What follows belongs to an exercise in optimizing a design on an open flow for small area, a short achievable clock period and few clock cycles per item; a production flow would make more cautious choices. Where RTL was checked, it was by simulation tests only, not by an equivalence proof against the original.

==> flow/design.v (excerpt) <==
module ghash_top
(
    input  logic      clk,
    input  logic      i_rst,
    input  logic      i_psel,
    input  logic      i_penable,
    input  logic      i_pwrite,
    input  ghash_pkg::apb_addr_t i_paddr,
    input  ghash_pkg::word_t     i_pwdata,
    output ghash_pkg::word_t     o_prdata,
    output logic      o_pready,
    output logic      o_pslverr
);
Size in the first run: roughly 7300 cells after synthesis, about 79 I/O pins, ~0.060 mm^2 of cells after synthesis.
make LEC_CHECK=0 CAP_MARGIN=20 CORE_MARGIN=5 CORE_UTILIZATION=45 SETUP_SLACK_MARGIN=3.0 SLEW_MARGIN=20 finish   # period 7.0 ns
run.sh (not shown) runs the stock make flow with config.mk's settings and CLKGATE_MAP_FILE= SYNTH_SCRIPT=/design/flow/synth_recipe.tcl, a recipe that flattens the netlist after the stock synthesis.
Next try:
--- a/flow/design.v
+++ b/flow/design.v
@@ -70,20 +70,17 @@
     logic              finish;                    
     logic              d3_done;
     logic              d3_wait;
     logic              clr;
     logic              rdy_n;
     logic              free;                      
     ghash_pkg::word_t  d_sel;
     ghash_pkg::word_t  y_sel;
-    ghash_pkg::block_t hp_q;                      
-    logic              yfix_q;                    
-    logic              yfix_n;
-    logic [15:0]       dig;                       
+    ghash_pkg::block_t h_sh;                      
     ghash_pkg::word_t  y_w0, y_w1, y_w2, y_w3;
     logic              setup;
     logic [W_N-1:0]    wsel_n;
     logic              mapped;
     ghash_pkg::word_t  rd_n;
     function automatic logic [127:0] gf_mulx(input logic [127:0] v);
         gf_mulx = v[0] ? ((v >> 1) ^ GF_POLY_R) : (v >> 1);
     endfunction
@@ -114,18 +111,17 @@
         for (int j = 0; j < 16; j++)
         begin
             z = z ^ (t & {128{d[15-j]}});
             t = gf_mulx(t);
         end
         gf_digit_mul = z;
     endfunction
     assign setup = i_psel && !i_penable;
-    always_ff @(posedge clk)
-        hp_q <= gf_mulx112(h_q);
+    assign h_sh  = gf_mulx112(h_q);
     assign y_w0 = y_q[127:96];
     assign y_w1 = y_q[95:64];
     assign y_w2 = y_q[63:32];
     assign y_w3 = y_q[31:0];
     always_comb
     begin
         mapped = 1'b0;
         rd_n   = '0;
@@ -168,18 +164,21 @@
                 REG_D3:   wsel_n[W_D3] = 1'b1;
                 REG_CTRL: wsel_n[W_CLR] = i_pwdata[CTRL_CLEAR_BIT];
                 default:  ;
             endcase
         end
     end
     always_ff @(posedge clk)
     begin
-        prdata_q <= rd_n;
-        err_q    <= !mapped;
+        if (setup)
+        begin
+            prdata_q <= i_pwrite ? '0 : rd_n;
+            err_q    <= !mapped;
+        end
     end
     always_ff @(posedge clk)
     begin
         if (i_rst)
         begin
             wsel_q <= '0;
             rdy_q  <= 1'b1;
         end
@@ -199,54 +198,51 @@
     assign o_prdata  = prdata_q;
     assign o_pready  = rdy_q;
     assign o_pslverr = err_q;
     assign d3_done = wsel_q[W_D3] && rdy_q;
     assign d3_wait = wsel_q[W_D3] && !rdy_q;
     assign clr     = wsel_q[W_CLR];
     assign step    = (cnt_q != 2'd0);
     assign finish  = fin_q && (cnt_q == 2'd1);
-    assign dig     = op_q[31:16] ^ (yfix_q ? y_q[127:112] : 16'h0);
     always_comb
     begin
         case (p_q)
             2'd0:    begin d_sel = d0_q; y_sel = y_w0; end
             2'd1:    begin d_sel = d1_q; y_sel = y_w1; end
             default: begin d_sel = d2_q; y_sel = y_w2; end
         endcase
     end
     always_comb
     begin
-        acc_n = gf_digit_mul(dig, hp_q);
+        acc_n = gf_digit_mul(op_q[31:16], h_sh);
         if (!first_q)
             acc_n = acc_n ^ gf_mulx_inv16(acc_q);
     end
     always_comb
     begin
         free    = (cnt_q == 2'd0) || (cnt_q == 2'd1 && !fin_q);
         op_ld   = 1'b0;
-        op_n    = {op_q[15:0] ^ (yfix_q ? y_q[111:96] : 16'h0), 16'h0};
-        yfix_n  = 1'b0;
+        op_n    = {op_q[15:0], 16'h0};
         cnt_n   = step ? cnt_q - 2'd1 : cnt_q;
         first_n = step ? 1'b0 : first_q;
         fin_n   = finish ? 1'b0 : fin_q;
         p_n     = p_q;
         if (clr)
         begin
             cnt_n = '0;
             p_n   = '0;
             fin_n = 1'b0;
         end
         else if (wsel_q[W_H0] || wsel_q[W_H1] || wsel_q[W_H2] || wsel_q[W_H3])
             p_n   = '0;                           
         else if (wsel_q[W_D0])
         begin
             op_ld   = 1'b1;
-            op_n    = i_pwdata;
-            yfix_n  = 1'b1;
+            op_n    = i_pwdata ^ (finish ? acc_n[127:96] : y_w0);
             first_n = 1'b1;
             p_n     = 2'd1;
         end
         else if (wsel_q[W_D1] || wsel_q[W_D2])
         begin
             if (wsel_q[W_D1] ? (p_q == 2'd1) : (p_q == 2'd2))
             begin
                 op_ld = 1'b1;
@@ -282,18 +278,18 @@
         if (wsel_q[W_H2]) h_q[63:32]  <= i_pwdata;
         if (wsel_q[W_H3]) h_q[31:0]   <= i_pwdata;
         if (wsel_q[W_D0]) d0_q        <= i_pwdata;
         if (wsel_q[W_D1]) d1_q        <= i_pwdata;
         if (wsel_q[W_D2]) d2_q        <= i_pwdata;
     end
     always_ff @(posedge clk)
     begin
-        op_q   <= op_n;                          
-        yfix_q <= yfix_n;
+        if (op_ld || step)
+            op_q <= op_n;
         if (step)
             acc_q <= acc_n;
     end
     always_ff @(posedge clk)
     begin
         if (i_rst)
         begin
             y_q     <= '0;
- hold slack improves by 130 ps
- first-iteration DRC count goes down by about a fifth
- sequential share of layout area falls by 1.4 points
- routed wire length drops by roughly a tenth
- critical path depth is higher by 1
- non-clock buffer count is higher by 43
- die area went down by a few percent
- utilization is higher by 0.19 points
Testbench counts after the change, summed over its fixed seeds: cycles 15,872, blocks 1,592.
No functional check of the RTL was part of the first run of this note.

-- what the ideal ports hide --
The results above use ideal ports. As a check the final layouts listed here were re-extracted and re-timed, cells and wires unchanged. Step 1 assumes that a clkbuf_16 drives the clock port and a buf_2 every other input. Step 2, shift: input delay + t, output delay - t, t = (earliest + latest rising clock arrival at the registers) / 2. This alone moves slack from input paths to output paths. Three values: no drivers, after step 1, after step 2; two values: the first two.
| run | shift t [ns] | slack for setup (ns) | clock arrival spread, ns |
|---|---|---|---|
| the first run | 0.779 | 2.845 / 2.845 / 2.410 | 0.073 / 0.074 |
| the second run | 0.714 | 3.075 / 3.075 / 2.617 | 0.044 / 0.044 |
After both steps every run listed still meets setup and hold. The setup slack of the second run, which loses most, moves by 0.000 ns with the drivers and by -0.458 ns with both steps.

----

* [PROBLEM]
Line by line, the data should be returned exactly as written.

* [EXERCISE RESULT]
What follows belongs to an exercise in optimizing a design on an open flow for small area, a short achievable clock period and few clock cycles per item; a production flow would make more cautious choices. Where RTL was checked, it was by simulation tests only, not by an equivalence proof against the original.

==> flow/design.v (excerpt) <==
module ghash_top
(
    input  logic      clk,
    input  logic      i_rst,
    input  logic      i_psel,
    input  logic      i_penable,
    input  logic      i_pwrite,
    input  ghash_pkg::apb_addr_t i_paddr,
    input  ghash_pkg::word_t     i_pwdata,
    output ghash_pkg::word_t     o_prdata,
    output logic      o_pready,
    output logic      o_pslverr
);
Size in the first run: roughly 7300 cells after synthesis, about 79 I/O pins, ~0.060 mm^2 of cells after synthesis.
make LEC_CHECK=0 CAP_MARGIN=20 CORE_MARGIN=5 CORE_UTILIZATION=45 SETUP_SLACK_MARGIN=3.0 SLEW_MARGIN=20 finish   # period 7.0 ns
run.sh (not shown) runs the stock make flow with config.mk's settings and CLKGATE_MAP_FILE= SYNTH_SCRIPT=/design/flow/synth_recipe.tcl, a recipe that flattens the netlist after the stock synthesis.
Next try:
--- a/flow/design.v
+++ b/flow/design.v
@@ -70,20 +70,17 @@
     logic              finish;                    
     logic              d3_done;
     logic              d3_wait;
     logic              clr;
     logic              rdy_n;
     logic              free;                      
     ghash_pkg::word_t  d_sel;
     ghash_pkg::word_t  y_sel;
-    ghash_pkg::block_t hp_q;                      
-    logic              yfix_q;                    
-    logic              yfix_n;
-    logic [15:0]       dig;                       
+    ghash_pkg::block_t h_sh;                      
     ghash_pkg::word_t  y_w0, y_w1, y_w2, y_w3;
     logic              setup;
     logic [W_N-1:0]    wsel_n;
     logic              mapped;
     ghash_pkg::word_t  rd_n;
     function automatic logic [127:0] gf_mulx(input logic [127:0] v);
         gf_mulx = v[0] ? ((v >> 1) ^ GF_POLY_R) : (v >> 1);
     endfunction
@@ -114,18 +111,17 @@
         for (int j = 0; j < 16; j++)
         begin
             z = z ^ (t & {128{d[15-j]}});
             t = gf_mulx(t);
         end
         gf_digit_mul = z;
     endfunction
     assign setup = i_psel && !i_penable;
-    always_ff @(posedge clk)
-        hp_q <= gf_mulx112(h_q);
+    assign h_sh  = gf_mulx112(h_q);
     assign y_w0 = y_q[127:96];
     assign y_w1 = y_q[95:64];
     assign y_w2 = y_q[63:32];
     assign y_w3 = y_q[31:0];
     always_comb
     begin
         mapped = 1'b0;
         rd_n   = '0;
@@ -168,18 +164,21 @@
                 REG_D3:   wsel_n[W_D3] = 1'b1;
                 REG_CTRL: wsel_n[W_CLR] = i_pwdata[CTRL_CLEAR_BIT];
                 default:  ;
             endcase
         end
     end
     always_ff @(posedge clk)
     begin
-        prdata_q <= rd_n;
-        err_q    <= !mapped;
+        if (setup)
+        begin
+            prdata_q <= i_pwrite ? '0 : rd_n;
+            err_q    <= !mapped;
+        end
     end
     always_ff @(posedge clk)
     begin
         if (i_rst)
         begin
             wsel_q <= '0;
             rdy_q  <= 1'b1;
         end
@@ -199,54 +198,51 @@
     assign o_prdata  = prdata_q;
     assign o_pready  = rdy_q;
     assign o_pslverr = err_q;
     assign d3_done = wsel_q[W_D3] && rdy_q;
     assign d3_wait = wsel_q[W_D3] && !rdy_q;
     assign clr     = wsel_q[W_CLR];
     assign step    = (cnt_q != 2'd0);
     assign finish  = fin_q && (cnt_q == 2'd1);
-    assign dig     = op_q[31:16] ^ (yfix_q ? y_q[127:112] : 16'h0);
     always_comb
     begin
         case (p_q)
             2'd0:    begin d_sel = d0_q; y_sel = y_w0; end
             2'd1:    begin d_sel = d1_q; y_sel = y_w1; end
             default: begin d_sel = d2_q; y_sel = y_w2; end
         endcase
     end
     always_comb
     begin
-        acc_n = gf_digit_mul(dig, hp_q);
+        acc_n = gf_digit_mul(op_q[31:16], h_sh);
         if (!first_q)
             acc_n = acc_n ^ gf_mulx_inv16(acc_q);
     end
     always_comb
     begin
         free    = (cnt_q == 2'd0) || (cnt_q == 2'd1 && !fin_q);
         op_ld   = 1'b0;
-        op_n    = {op_q[15:0] ^ (yfix_q ? y_q[111:96] : 16'h0), 16'h0};
-        yfix_n  = 1'b0;
+        op_n    = {op_q[15:0], 16'h0};
         cnt_n   = step ? cnt_q - 2'd1 : cnt_q;
         first_n = step ? 1'b0 : first_q;
         fin_n   = finish ? 1'b0 : fin_q;
         p_n     = p_q;
         if (clr)
         begin
             cnt_n = '0;
             p_n   = '0;
             fin_n = 1'b0;
         end
         else if (wsel_q[W_H0] || wsel_q[W_H1] || wsel_q[W_H2] || wsel_q[W_H3])
             p_n   = '0;                           
         else if (wsel_q[W_D0])
         begin
             op_ld   = 1'b1;
-            op_n    = i_pwdata;
-            yfix_n  = 1'b1;
+            op_n    = i_pwdata ^ (finish ? acc_n[127:96] : y_w0);
             first_n = 1'b1;
             p_n     = 2'd1;
         end
         else if (wsel_q[W_D1] || wsel_q[W_D2])
         begin
             if (wsel_q[W_D1] ? (p_q == 2'd1) : (p_q == 2'd2))
             begin
                 op_ld = 1'b1;
@@ -282,18 +278,18 @@
         if (wsel_q[W_H2]) h_q[63:32]  <= i_pwdata;
         if (wsel_q[W_H3]) h_q[31:0]   <= i_pwdata;
         if (wsel_q[W_D0]) d0_q        <= i_pwdata;
         if (wsel_q[W_D1]) d1_q        <= i_pwdata;
         if (wsel_q[W_D2]) d2_q        <= i_pwdata;
     end
     always_ff @(posedge clk)
     begin
-        op_q   <= op_n;                          
-        yfix_q <= yfix_n;
+        if (op_ld || step)
+            op_q <= op_n;
         if (step)
             acc_q <= acc_n;
     end
     always_ff @(posedge clk)
     begin
         if (i_rst)
         begin
             y_q     <= '0;
- hold slack improves by 130 ps
- first-iteration DRC count goes down by about a fifth
- sequential share of layout area falls by 1.4 points
- routed wire length drops by roughly a tenth
- critical path depth is higher by 1
- non-clock buffer count is higher by 43
- die area went down by a few percent
- utilization is higher by 0.19 points
Testbench counts after the change, summed over its fixed seeds: cycles 15,872, blocks 1,592.
No functional check of the RTL was part of the first run of this note.

-- what the ideal ports hide --
The results above use ideal ports. As a check the final layouts listed here were re-extracted and re-timed, cells and wires unchanged. Step 1 assumes that a clkbuf_16 drives the clock port and a buf_2 every other input. Step 2, shift: input delay + t, output delay - t, t = (earliest + latest rising clock arrival at the registers) / 2. This alone moves slack from input paths to output paths. Three values: no drivers, after step 1, after step 2; two values: the first two.
| run | shift t [ns] | slack for setup (ns) | clock arrival spread, ns |
|---|---|---|---|
| the first run | 0.779 | 2.845 / 2.845 / 2.410 | 0.073 / 0.074 |
| the second run | 0.714 | 3.075 / 3.075 / 2.617 | 0.044 / 0.044 |
After both steps every run listed still meets setup and hold. The setup slack of the second run, which loses most, moves by 0.000 ns with the drivers and by -0.458 ns with both steps.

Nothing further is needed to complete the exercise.